The driving forcing including downward solar radiation, wind speed and direction, air temperature, atmospheric pressure, relative humidity, and cloud cover were interpolated from the hourly data sets from Climate Forecast System Reanalysis (CFSR, Saha et al., 2010) for 1991–2010 and Climate Forecast System Version 2 (CFSv2, Saha et al., 2011) for 2011–2020, which have a spatial grid resolution of ∼0.3° and ∼0.2°, respectively. CFSR and CFSv2 have shown good performance for the Great Lakes regions (Huang, Anderson, et al., 2021; Huang, Zhu, et al., 2021; Jensen et al., 2012; Xue et al., 2015). The ice effects on waves were considered by masking the grid cell as land when the local ice coverage exceeds a threshold value of 30%, following Anderson et al. (2015) and Huang, Zhu, et al., 2021. The water level was updated gradually based on monthly water level data. The time steps were 3 s for FVCOM with CSTMS and 1 hr for SWAN, respectively. The model initiated at rest, with zero values for current velocity, wave height, and suspended sediment concentration. The initial temperature was set at 2°C on January 1. The bottom roughness length was set to 0.002. No open boundary conditions were employed as the whole lake was modeled, and the river influx was not considered. More details on the configurations of FVCOM and SWAN are described in Xue et al. (2017) and Huang, Zhu, et al., 2021.

2.2 Model Validation

The model captures the spatial and temporal characteristics of Hs very well with R² ranging from 0.76 to 0.86 and a bias between −0.15 and 0.02 m (Figure 2). The comparisons in T_p are reasonably well with and R² of 0.48–0.66 and a bias ranging from −0.18 to 0.46 s (Figure 2). For certain extreme events, the model tends to underestimate the local maximum H_s. For example, the modeled largest H_s = 1.47 m is less than the measured largest H_s = 2.98 m on 4 August 2020, at buoy 45,174 (Figure 2f1). Overall, the model results are in good agreement with the measured data for wave comparison.
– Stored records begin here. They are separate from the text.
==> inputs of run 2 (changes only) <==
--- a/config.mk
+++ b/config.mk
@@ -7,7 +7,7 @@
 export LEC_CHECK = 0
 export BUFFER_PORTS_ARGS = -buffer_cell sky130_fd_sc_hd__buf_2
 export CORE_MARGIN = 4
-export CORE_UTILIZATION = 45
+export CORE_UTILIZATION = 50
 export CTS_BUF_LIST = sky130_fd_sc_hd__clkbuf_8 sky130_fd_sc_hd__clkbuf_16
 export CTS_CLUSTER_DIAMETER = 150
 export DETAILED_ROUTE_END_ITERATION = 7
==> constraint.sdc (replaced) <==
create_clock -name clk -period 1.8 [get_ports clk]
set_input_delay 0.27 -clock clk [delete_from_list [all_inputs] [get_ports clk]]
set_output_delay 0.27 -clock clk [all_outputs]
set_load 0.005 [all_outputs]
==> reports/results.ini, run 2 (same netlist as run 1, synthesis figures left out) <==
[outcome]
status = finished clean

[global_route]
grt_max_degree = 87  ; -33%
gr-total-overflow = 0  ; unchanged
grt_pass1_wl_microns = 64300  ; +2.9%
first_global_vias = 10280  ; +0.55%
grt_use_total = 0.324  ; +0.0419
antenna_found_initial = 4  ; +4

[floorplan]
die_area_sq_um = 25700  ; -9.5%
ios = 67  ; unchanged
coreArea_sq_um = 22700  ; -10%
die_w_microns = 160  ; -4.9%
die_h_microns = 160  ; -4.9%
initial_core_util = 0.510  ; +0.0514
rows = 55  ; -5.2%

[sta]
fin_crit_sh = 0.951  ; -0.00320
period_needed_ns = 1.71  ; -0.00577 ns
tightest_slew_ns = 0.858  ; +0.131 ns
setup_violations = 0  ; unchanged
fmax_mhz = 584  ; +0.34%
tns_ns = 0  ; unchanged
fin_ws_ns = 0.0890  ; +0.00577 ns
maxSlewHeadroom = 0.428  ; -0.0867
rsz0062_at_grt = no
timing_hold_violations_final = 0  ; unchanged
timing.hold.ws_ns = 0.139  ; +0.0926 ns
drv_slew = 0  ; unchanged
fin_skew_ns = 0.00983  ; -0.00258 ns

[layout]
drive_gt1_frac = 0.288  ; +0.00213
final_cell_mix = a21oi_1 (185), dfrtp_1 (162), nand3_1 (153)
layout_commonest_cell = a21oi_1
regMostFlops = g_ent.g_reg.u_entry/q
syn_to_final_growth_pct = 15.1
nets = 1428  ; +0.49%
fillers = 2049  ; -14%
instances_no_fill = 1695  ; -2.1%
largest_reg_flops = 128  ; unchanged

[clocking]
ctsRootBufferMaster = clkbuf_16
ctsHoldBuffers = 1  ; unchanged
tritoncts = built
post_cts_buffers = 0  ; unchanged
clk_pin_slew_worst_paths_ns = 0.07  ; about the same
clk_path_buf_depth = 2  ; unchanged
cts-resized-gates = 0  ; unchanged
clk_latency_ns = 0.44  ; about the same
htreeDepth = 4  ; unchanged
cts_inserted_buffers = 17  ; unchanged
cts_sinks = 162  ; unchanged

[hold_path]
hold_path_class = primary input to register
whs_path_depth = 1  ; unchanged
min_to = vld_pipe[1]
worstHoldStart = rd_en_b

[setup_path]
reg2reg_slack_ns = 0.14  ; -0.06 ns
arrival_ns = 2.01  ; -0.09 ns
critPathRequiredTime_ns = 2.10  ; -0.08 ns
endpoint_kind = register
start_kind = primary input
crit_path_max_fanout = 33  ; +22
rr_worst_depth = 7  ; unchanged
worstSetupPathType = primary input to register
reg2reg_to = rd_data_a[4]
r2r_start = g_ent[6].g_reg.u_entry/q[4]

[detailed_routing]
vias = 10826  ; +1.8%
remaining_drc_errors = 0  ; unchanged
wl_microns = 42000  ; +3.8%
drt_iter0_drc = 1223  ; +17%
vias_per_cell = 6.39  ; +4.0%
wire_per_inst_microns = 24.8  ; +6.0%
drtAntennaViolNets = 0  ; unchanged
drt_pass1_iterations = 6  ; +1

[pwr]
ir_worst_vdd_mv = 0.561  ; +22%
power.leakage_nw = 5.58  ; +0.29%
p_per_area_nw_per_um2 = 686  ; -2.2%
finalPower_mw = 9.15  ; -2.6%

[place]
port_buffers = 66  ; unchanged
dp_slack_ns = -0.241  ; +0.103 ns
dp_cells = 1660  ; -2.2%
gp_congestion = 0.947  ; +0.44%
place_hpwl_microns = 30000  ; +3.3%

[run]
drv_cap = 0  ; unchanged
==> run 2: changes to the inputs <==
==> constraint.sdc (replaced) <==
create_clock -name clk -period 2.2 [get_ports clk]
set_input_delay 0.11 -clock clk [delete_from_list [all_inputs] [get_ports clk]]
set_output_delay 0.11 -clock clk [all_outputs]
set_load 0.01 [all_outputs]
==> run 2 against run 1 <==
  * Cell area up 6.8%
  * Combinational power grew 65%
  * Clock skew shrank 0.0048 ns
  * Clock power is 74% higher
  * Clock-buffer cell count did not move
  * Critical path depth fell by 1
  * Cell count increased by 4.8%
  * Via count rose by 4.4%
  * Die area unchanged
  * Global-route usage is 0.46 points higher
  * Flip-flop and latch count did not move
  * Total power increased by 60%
### src/rtl/terminal_requisicao_if.sv
// Request bus for one access terminal: raw user inputs in, latched request word and status out.
// The DUT uses the slave modport; the bench drives the master side.
interface terminal_requisicao_if;
    logic [2:0] sw_id;
    logic [2:0] sw_f;
    logic       btn_send;
    logic       btn_cancel;
    logic       req_ack;
    logic [3:0] hh;
    logic [1:0] b;
    logic       req_valid;
    logic       busy;
    logic       err;
    logic [1:0] state;

    modport slave (
        input  sw_id, sw_f, btn_send, btn_cancel, req_ack,
        output hh, b, req_valid, busy, err, state
    );

    modport master (
        output sw_id, sw_f, btn_send, btn_cancel, req_ack,
        input  hh, b, req_valid, busy, err, state
    );
endinterface

### src/rtl/terminal_requisicao.sv
// Terminal front end: debounces SEND/CANCEL, latches {HH,B} on SEND and offers it
// with valid/ack plus timeout, then holds the accepted word for a display interval.
module terminal_requisicao #(
    parameter int DEB_CYCLES     = 16,
    parameter int TIMEOUT_CYCLES = 255,
    parameter int HOLD_CYCLES    = 1000
) (
    input  logic                  clk,
    input  logic                  rst,
    terminal_requisicao_if.slave  bus
);

    localparam logic [15:0] DEB_LAST     = 16'(DEB_CYCLES - 1);
    localparam logic [15:0] TIMEOUT_LAST = 16'(TIMEOUT_CYCLES - 1);
    localparam logic [15:0] HOLD_LAST    = 16'(HOLD_CYCLES - 1);

    typedef enum logic [1:0] {
        IDLE = 2'b00,
        REQ  = 2'b01,
        HOLD = 2'b10
    } state_t;

    logic [1:0] raw;
    logic [1:0] press;
    logic       send_press;
    logic       cancel_press;

    assign raw = {bus.btn_cancel, bus.btn_send};

    // Index 0 is SEND, index 1 is CANCEL; both share the same debounce path.
    // press_reg is set together with the debounced level, so it lands one edge later in the FSM.
    generate
        for (genvar gi = 0; gi < 2; gi++) begin : g_btn
            logic        sync1_reg;
            logic        sync2_reg;
            logic        level_reg;
            logic        press_reg;
            logic [15:0] cnt_reg;

            always_ff @(posedge clk or posedge rst) begin
                if (rst) begin
                    sync1_reg <= 1'b0;
                    sync2_reg <= 1'b0;
                    level_reg <= 1'b0;
                    press_reg <= 1'b0;
                    cnt_reg   <= '0;
                end else begin
                    sync1_reg <= raw[gi];
                    sync2_reg <= sync1_reg;
                    press_reg <= 1'b0;
                    if (sync2_reg == level_reg) begin
                        cnt_reg <= '0;
                    end else if (cnt_reg == DEB_LAST) begin
                        level_reg <= sync2_reg;
                        press_reg <= sync2_reg;
                        cnt_reg   <= '0;
                    end else begin
                        cnt_reg <= cnt_reg + 16'd1;
                    end
                end
            end

            assign press[gi] = press_reg;
        end
    endgenerate

    assign send_press   = press[0];
    assign cancel_press = press[1];

    state_t      state_reg;
    logic [3:0]  hh_reg;
    logic [1:0]  b_reg;
    logic        valid_reg;
    logic        busy_reg;
    logic        err_reg;
    logic [15:0] cnt_reg;

    // Within REQ the branch order encodes priority: cancel, ack, timeout.
    always_ff @(posedge clk or posedge rst) begin
        if (rst) begin
            state_reg <= IDLE;
            hh_reg    <= '0;
            b_reg     <= '0;
            valid_reg <= 1'b0;
            busy_reg  <= 1'b0;
            err_reg   <= 1'b0;
            cnt_reg   <= '0;
        end else begin
            case (state_reg)
                IDLE: begin
                    if (send_press) begin
                        if (bus.sw_id != 3'b000) begin
                            hh_reg    <= {bus.sw_f[0], bus.sw_id};
                            b_reg     <= bus.sw_f[2:1];
                            err_reg   <= 1'b0;
                            valid_reg <= 1'b1;
                            busy_reg  <= 1'b1;
                            cnt_reg   <= '0;
                            state_reg <= REQ;
                        end else begin
                            err_reg <= 1'b1;
                        end
                    end
                end
                REQ: begin
                    if (cancel_press) begin
                        state_reg <= IDLE;
                        hh_reg    <= '0;
                        b_reg     <= '0;
                        valid_reg <= 1'b0;
                        busy_reg  <= 1'b0;
                        cnt_reg   <= '0;
                    end else if (bus.req_ack) begin
                        state_reg <= HOLD;
                        valid_reg <= 1'b0;
                        cnt_reg   <= '0;
                    end else if (cnt_reg == TIMEOUT_LAST) begin
                        state_reg <= IDLE;
                        hh_reg    <= '0;
                        b_reg     <= '0;
                        valid_reg <= 1'b0;
                        busy_reg  <= 1'b0;
                        err_reg   <= 1'b1;
                        cnt_reg   <= '0;
                    end else begin
                        cnt_reg <= cnt_reg + 16'd1;
                    end
                end
                HOLD: begin
                    if (cancel_press || cnt_reg == HOLD_LAST) begin
                        state_reg <= IDLE;
                        hh_reg    <= '0;
                        b_reg     <= '0;
                        valid_reg <= 1'b0;
                        busy_reg  <= 1'b0;
                        cnt_reg   <= '0;
                    end else begin
                        cnt_reg <= cnt_reg + 16'd1;
                    end
                end
                default: begin
                    state_reg <= IDLE;
                    hh_reg    <= '0;
                    b_reg     <= '0;
                    valid_reg <= 1'b0;
                    busy_reg  <= 1'b0;
                    cnt_reg   <= '0;
                end
            endcase
        end
    end

    assign bus.hh        = hh_reg;
    assign bus.b         = b_reg;
    assign bus.req_valid = valid_reg;
    assign bus.busy      = busy_reg;
    assign bus.err       = err_reg;
    assign bus.state     = state_reg;

endmodule

### src/flat_wrapper.sv
// flat-port wrapper written by rule: the top's interface ports become plain ports
module terminal_requisicao_flat 
#(
    parameter int DEB_CYCLES     = 16,
    parameter int TIMEOUT_CYCLES = 255,
    parameter int HOLD_CYCLES    = 1000
)
  (clk, rst, bus_sw_id, bus_sw_f, bus_btn_send, bus_btn_cancel, bus_req_ack, bus_hh, bus_b, bus_req_valid, bus_busy, bus_err, bus_state);
  terminal_requisicao_if bus_i ();
  input  logic clk;
  input  logic rst;
  input wire logic [$bits(bus_i.sw_id)-1:0] bus_sw_id;
  input wire logic [$bits(bus_i.sw_f)-1:0] bus_sw_f;
  input wire logic [$bits(bus_i.btn_send)-1:0] bus_btn_send;
  input wire logic [$bits(bus_i.btn_cancel)-1:0] bus_btn_cancel;
  input wire logic [$bits(bus_i.req_ack)-1:0] bus_req_ack;
  output wire logic [$bits(bus_i.hh)-1:0] bus_hh;
  output wire logic [$bits(bus_i.b)-1:0] bus_b;
  output wire logic [$bits(bus_i.req_valid)-1:0] bus_req_valid;
  output wire logic [$bits(bus_i.busy)-1:0] bus_busy;
  output wire logic [$bits(bus_i.err)-1:0] bus_err;
  output wire logic [$bits(bus_i.state)-1:0] bus_state;
  assign bus_i.sw_id = bus_sw_id;
  assign bus_i.sw_f = bus_sw_f;
  assign bus_i.btn_send = bus_btn_send;
  assign bus_i.btn_cancel = bus_btn_cancel;
  assign bus_i.req_ack = bus_req_ack;
  assign bus_hh = bus_i.hh;
  assign bus_b = bus_i.b;
  assign bus_req_valid = bus_i.req_valid;
  assign bus_busy = bus_i.busy;
  assign bus_err = bus_i.err;
  assign bus_state = bus_i.state;
  terminal_requisicao #(.DEB_CYCLES(DEB_CYCLES), .TIMEOUT_CYCLES(TIMEOUT_CYCLES), .HOLD_CYCLES(HOLD_CYCLES)) u_core (.clk(clk), .rst(rst), .bus(bus_i));
endmodule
The model performance in the current simulation is demonstrated by comparing the model current velocities in the east (u) and north (v) directions with the observations in the southern part of Lake Michigan in 1997 (Figure 3). Additional comparisons for other years (1998, 1999, and 2000) are provided in the (Figures S1–S5 in Supporting Information S1). The model currents match well with the observations with R² values ranging from 0.50 to 0.80 and biases less than 0.03 m/s (Figure 3). The model underestimates some large current velocities at sites A1 (Figure 3a) and V01 (Figure 3c), such as the peak current velocities on 6 December 1997. However, overall, the model and the observations generally align well.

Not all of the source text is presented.